EXERCISE:
Give back exactly the lines of the material below that start at the line containing "Testbench counts, summed" and end at the line containing "What follows belongs", and no others.

SUPPLIED RECORDS:
From an optimization exercise on the open Yosys and OpenROAD flow, aimed at small area, a short achievable clock period and few clock cycles per item; shortcuts taken in it are not production practice.
Function was checked by simulation only, so behaviour that the tests miss may differ from the original.
Power figures rest on the tool's default switching activity, not on a simulated workload.

==> flow/design.v, too long to show whole: its modules and the start of the top module <==
// module ephs_dmac: 780 lines
// module ephs_fa: 10 lines
// module exclusion_process_hop_step_unit: 344 lines
// module ephs_add21: 29 lines
module exclusion_process_hop_step_unit #(
    parameter int SITES     = 64,
    parameter int PARTICLES = 16
) (
    input  wire logic              i_clk,
    input  wire logic              i_rst_n,
    input  wire logic              i_cfg_we,
    input  wire logic              i_cfg_index,
    input  wire logic [RATE_W-1:0] i_cfg_data,
    input  wire logic              i_in_valid,
    output logic                   o_in_stall,
    input  wire logic              i_cmd,
    input  wire logic [PICK_W-1:0] i_pick,
    output logic                   o_out_valid,
    input  wire logic              i_out_stall,
    output logic [MOVER_W-1:0]     o_mover,
    output logic                   o_went_right,
    output logic [LAND_W-1:0]      o_landing_site,
    output logic [SUM_W-1:0]       o_rate_sum,
    output logic                   o_stuck
);
  // ...
==> flow/run.sh <==
#!/bin/bash
# synth_recipe.tcl (not shown) runs the flow's synth.tcl, then flattens the netlist and writes it again
# the make line also repeats each setting of config.mk as NAME=value (left out here)
make -C /OpenROAD-flow-scripts/flow DESIGN_CONFIG=/design/flow/config.mk WORK_HOME=/design/flow/orfs CLKGATE_MAP_FILE= SYNTH_SCRIPT=/design/flow/synth_recipe.tcl finish
==> flow/config.mk <==
export PLATFORM = sky130hd
export DESIGN_NAME = exclusion_process_hop_step_unit
export DESIGN_NICKNAME = exclusion_process_hop_step_unit
export VERILOG_FILES = /design/flow/design.v
export SDC_FILE = /design/flow/constraint.sdc
export NUM_CORES = 4
export LEC_CHECK = 0
export ABC_AREA = 1
export CAP_MARGIN = 20
export CORE_MARGIN = 2
export CORE_UTILIZATION = 40
export PLACE_DENSITY = 0.6
export SLEW_MARGIN = 20
==> flow/constraint.sdc <==
create_clock -name core_clock -period 8.0 [get_ports {i_clk}]
set_input_delay 1.6000 -clock core_clock [delete_from_list [all_inputs] [get_ports {i_clk}]]
set_output_delay 1.6000 -clock core_clock [all_outputs]
set_load 0.01 [all_outputs]
==> metrics.csv, run 1 <==
metric;value;unit
slowest stage cell, crit path;dfxtp_1;
final WL;154000;µm
final clock skew;0.0372;ns
Hold Path Depth;2;
Worst-path clk slew;0.06;ns
Synth area leaders;fa_1 (20%), nand2_1 (12%), inv_1 (12%);
RSZ-0062 raised after global routing;false;
Initial Util;0.402;
drt pass-1 iters;6;
Synth top area share;0.197;
placed cells;7466;
largest net degree at the start of global routing;65;
Signal buffers;181;
# rows;119;
via count;40200;
Sw Ratio;0.586;
post-route cell area;0.0459;mm²
area delta synth->final;8.55;%
largest family of logic cells by synthesized area;adder cells;
cell taking the most area after synthesis;fa_1;
clock network latency to the later pin of the worst-skew pair;0.59;ns
met1 global-route usage;0.388;
Place WS;0.490;ns
Worst Path Max Fanout;15;
delay-heaviest family, CP;compound AO/OA/AOI/OAI gates;
Final #Nets;6950;
global routing's busiest layer;met2;
Final clock-cell share;0.0252;
Overflow after GRT;0;
synthesized area;0.0423;mm²
max reg flops;96;
Cell Area, Placed;0.0447;mm²
status;complete, no violations;
initial antenna violation count;0;
mux cell area share after synthesis;0;
Synth Area in XOR/XNOR;0.0414;
routability cong.;1.00;
worst hold slack;0.482;ns
wire length on met3;12100;µm
Testbench counts, summed over its fixed seeds: cycles 17,867, items 8,982.
What follows belongs to an exercise in optimizing a design on an open flow for small area; a production flow would make more cautious choices.
The RTL was checked by simulation tests, not by an equivalence proof against the original design.
Power and IR drop assume default switching activity.

==> flow/design.v (excerpt) <==
module virtualConsole
(
    input  wire        clk,
    input  wire        reset,
    input  wire        uartRx,
    input  wire        readReq,
    input  wire  [2:0] readRow,
    input  wire  [3:0] readCol,
    input  wire  [2:0] readLine,
    output logic       readAck,
    output logic [7:0] glyphBits
);
Size in the first run: about 23 I/O pins, roughly 21000 sq um of cells after synthesis.
clock: 5.0 ns
lec_check: 0
cap_margin: 20
core_margin: 2
core_utilization: 70
place_density: 0.8
slew_margin: 20
standard.sh (not shown) runs the stock make flow with config.mk's settings and CLKGATE_MAP_FILE= SYNTH_SCRIPT=/design/flow/synth_recipe.tcl, a recipe that flattens the netlist after the stock synthesis.
==> flow/flow/run.sh <==
#!/bin/bash
# Own layout flow: the standard ORFS flow (standard.sh), with
#  - the standard synthesis script, except that ABC maps the combinational
#    logic with an area-oriented script (flow/area.abc); registers are mapped
#    before ABC runs, so they keep the standard synthesis's names and cells
#  - no adder pre-mapping (ADDER_MAP_FILE empty), so ABC maps counters too
#  - port buffers of the smallest buffer cell
#  - clock tree options from flow/cts_args.txt
# Each tool's full output stays in orfs/logs/ and in the *.log files here.
set -euo pipefail
here=$(pwd)
# synthesis script: synth_recipe.tcl, sourcing a copy of ORFS's synth.tcl whose
# ABC call runs flow/area.abc instead of the speed script
sed 's|log_cmd abc {\*}\$abc_args|log_cmd abc -script $::env(AREA_ABC_SCRIPT) {*}[lrange $abc_args 2 end]|' \
  "$FLOW_HOME/scripts/synth.tcl" > "$here/synth_area.tcl"
grep -q 'AREA_ABC_SCRIPT' "$here/synth_area.tcl"
sed "s|source \$::env(SCRIPTS_DIR)/synth.tcl|source $here/synth_area.tcl|" \
  "$here/synth_recipe.tcl" > "$here/own_synth.tcl"
grep -q "synth_area.tcl" "$here/own_synth.tcl"
export AREA_ABC_SCRIPT="$here/flow/area.abc"
bash standard.sh \
  SYNTH_SCRIPT="$here/own_synth.tcl" \
  ADDER_MAP_FILE= \
  BUFFER_PORTS_ARGS="-buffer_cell sky130_fd_sc_hd__buf_1" \
  CTS_ARGS="$(cat "$here/flow/cts_args.txt")" \
  finish > "$here/standard.log" 2>&1
==> flow/flow/area.abc <==
strash
ifraig
scorr
dc2
strash
&get -n
&dch -f
&nf -R 1000 -F 10 -A 10
&put
topo
==> flow/flow/cts_args.txt <==
-sink_clustering_enable -repair_clock_nets -sink_clustering_size 21 -sink_clustering_max_diameter 60 -buf_list {sky130_fd_sc_hd__clkbuf_4 sky130_fd_sc_hd__clkbuf_8} -sink_clustering_buffer sky130_fd_sc_hd__clkbuf_8 -root_buf sky130_fd_sc_hd__clkbuf_4 -dont_use_dummy_load
The starting point completed with no timing, DRC or antenna violations.
Next try:
==> flow/flow/cts_args.txt (replaced) <==
-sink_clustering_enable -repair_clock_nets -sink_clustering_size 20 -sink_clustering_max_diameter 60 -buf_list sky130_fd_sc_hd__clkbuf_8 -dont_use_dummy_load
Settings changed: GPL_TIMING_DRIVEN set to 0.
Global-route usage went up by 0.61 points.
Core utilization rose by 0.23 points.
Clock-buffer cell count increases by 3.
Hold slack gains 0.016 ns.
Register-to-register slack loses 0.22 ns.
Routed wire length is higher slightly.
Non-clock buffer count falls by 1.
Power rose slightly.
Setup slack loses 0.76 ns.
Next try:
Settings changed: GPL_TIMING_DRIVEN 0 to not set.
What happened: The changed run completed with no timing, DRC or antenna violations; final area hardly moves; routed wire length shrinks by 2.5%; register-to-register slack gets better by 0.23 ns; clock skew shrinks by 0.0050 ns; count of clock-buffer cells in the layout shrinks by 1.
Next try:
==> flow/run.sh (new file) <==
#!/bin/bash
# synth_recipe.tcl (not shown) runs the flow's synth.tcl, then flattens the netlist and writes it again
# the make line also repeats each setting of config.mk as NAME=value (left out here)
make -C /OpenROAD-flow-scripts/flow DESIGN_CONFIG=/design/flow/config.mk WORK_HOME=/design/flow/orfs CLKGATE_MAP_FILE= SYNTH_SCRIPT=/design/flow/synth_recipe.tcl finish
Settings changed: CTS_BUF_LIST set to sky130_fd_sc_hd__clkbuf_8, CTS_CLUSTER_DIAMETER set to 60, CTS_CLUSTER_SIZE set to 20.
removed: flow/flow/run.sh
removed: flow/flow/area.abc
removed: flow/flow/cts_args.txt
removed: flow/standard.sh
Via count rose by 11%.
Final area rose by 5.2%.
First-iteration DRC count rose by 3.1%.
Critical path depth fell by 3.
Next try:
==> flow/flow/run.sh (new file) <==
#!/bin/bash
# Own layout flow: the standard ORFS flow (standard.sh), with
#  - the standard synthesis script, except that ABC maps the combinational
#    logic with an area-oriented script (flow/area.abc); registers are mapped
#    before ABC runs, so they keep the standard synthesis's names and cells
#  - no adder pre-mapping (ADDER_MAP_FILE empty), so ABC maps counters too
#  - port buffers of the smallest buffer cell
#  - clock tree options from flow/cts_args.txt
# Each tool's full output stays in orfs/logs/ and in the *.log files here.
set -euo pipefail
here=$(pwd)
# synthesis script: synth_recipe.tcl, sourcing a copy of ORFS's synth.tcl whose
# ABC call runs flow/area.abc instead of the speed script
sed 's|log_cmd abc {\*}\$abc_args|log_cmd abc -script $::env(AREA_ABC_SCRIPT) {*}[lrange $abc_args 2 end]|' \
  "$FLOW_HOME/scripts/synth.tcl" > "$here/synth_area.tcl"
grep -q 'AREA_ABC_SCRIPT' "$here/synth_area.tcl"
sed "s|source \$::env(SCRIPTS_DIR)/synth.tcl|source $here/synth_area.tcl|" \
  "$here/synth_recipe.tcl" > "$here/own_synth.tcl"
grep -q "synth_area.tcl" "$here/own_synth.tcl"
export AREA_ABC_SCRIPT="$here/flow/area.abc"
bash standard.sh \
  SYNTH_SCRIPT="$here/own_synth.tcl" \
  ADDER_MAP_FILE= \
  BUFFER_PORTS_ARGS="-buffer_cell sky130_fd_sc_hd__buf_1" \
  CTS_ARGS="$(cat "$here/flow/cts_args.txt")" \
  finish > "$here/standard.log" 2>&1
==> flow/flow/area.abc (new file) <==
strash
ifraig
scorr
dc2
strash
&get -n
&dch -f
&nf -R 1000 -F 10 -A 10
&put
topo
==> flow/flow/cts_args.txt (new file) <==
-sink_clustering_enable -repair_clock_nets -sink_clustering_size 21 -sink_clustering_max_diameter 60 -buf_list sky130_fd_sc_hd__clkbuf_8 -dont_use_dummy_load
==> flow/standard.sh (new file) <==
#!/bin/bash
# synth_recipe.tcl (not shown) runs the flow's synth.tcl, then flattens the netlist and writes it again
# the make line also repeats each setting of config.mk as NAME=value (left out here)
make -C /OpenROAD-flow-scripts/flow DESIGN_CONFIG=/design/flow/config.mk WORK_HOME=/design/flow/orfs CLKGATE_MAP_FILE= SYNTH_SCRIPT=/design/flow/synth_recipe.tcl "${@:-finish}"
Settings changed: CTS_BUF_LIST sky130_fd_sc_hd__clkbuf_8 to not set, CTS_CLUSTER_DIAMETER 60 to not set, CTS_CLUSTER_SIZE 20 to not set.
removed: flow/run.sh
Outcome: Global-route usage came out lower by 1.3 points; non-clock buffer count fell by 3; cell area went down by a few percent; count of clock-buffer cells in the layout drops by 5; fmax goes down by a few percent; worst setup slack got worse by 0.17 ns.

## separate check: timing with driven ports
How much do the figures lean on ideal ports? The routed layouts below were timed once more, with nothing changed but the port constraints. Step 1: set_driving_cell puts a clkbuf_16 on clk and a buf_2 on each other input, an assumption about the parent block. Step 2 adds t to the input delays and takes it off the output delays; t is the mean of the earliest and latest rising clock arrival at the registers after step 1. Input paths then give back, and output paths get back, about the clock's delay inside the block. a / b / c = no drivers / after step 1 / after step 2; a / b = the first two.
run	t, ns	setup slack, ns	cell pins on the clock port's net
the first run	0.761	1.648 / 1.654 / 0.893	1
the second run	0.633	0.892 / 0.913 / 0.279	1
the third run	0.626	1.481 / 1.489 / 0.863	1
the fourth run	0.649	1.670 / 1.666 / 1.017	1
the fifth run	0.611	1.504 / 1.507 / 0.897	1
After both steps every run listed still meets setup and hold. For the first run, which loses most, drivers alone change the setup slack by +0.006 ns; drivers and shift together by -0.755 ns.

SOLVED EXERCISE:
Testbench counts, summed over its fixed seeds: cycles 17,867, items 8,982.
What follows belongs to an exercise in optimizing a design on an open flow for small area; a production flow would make more cautious choices.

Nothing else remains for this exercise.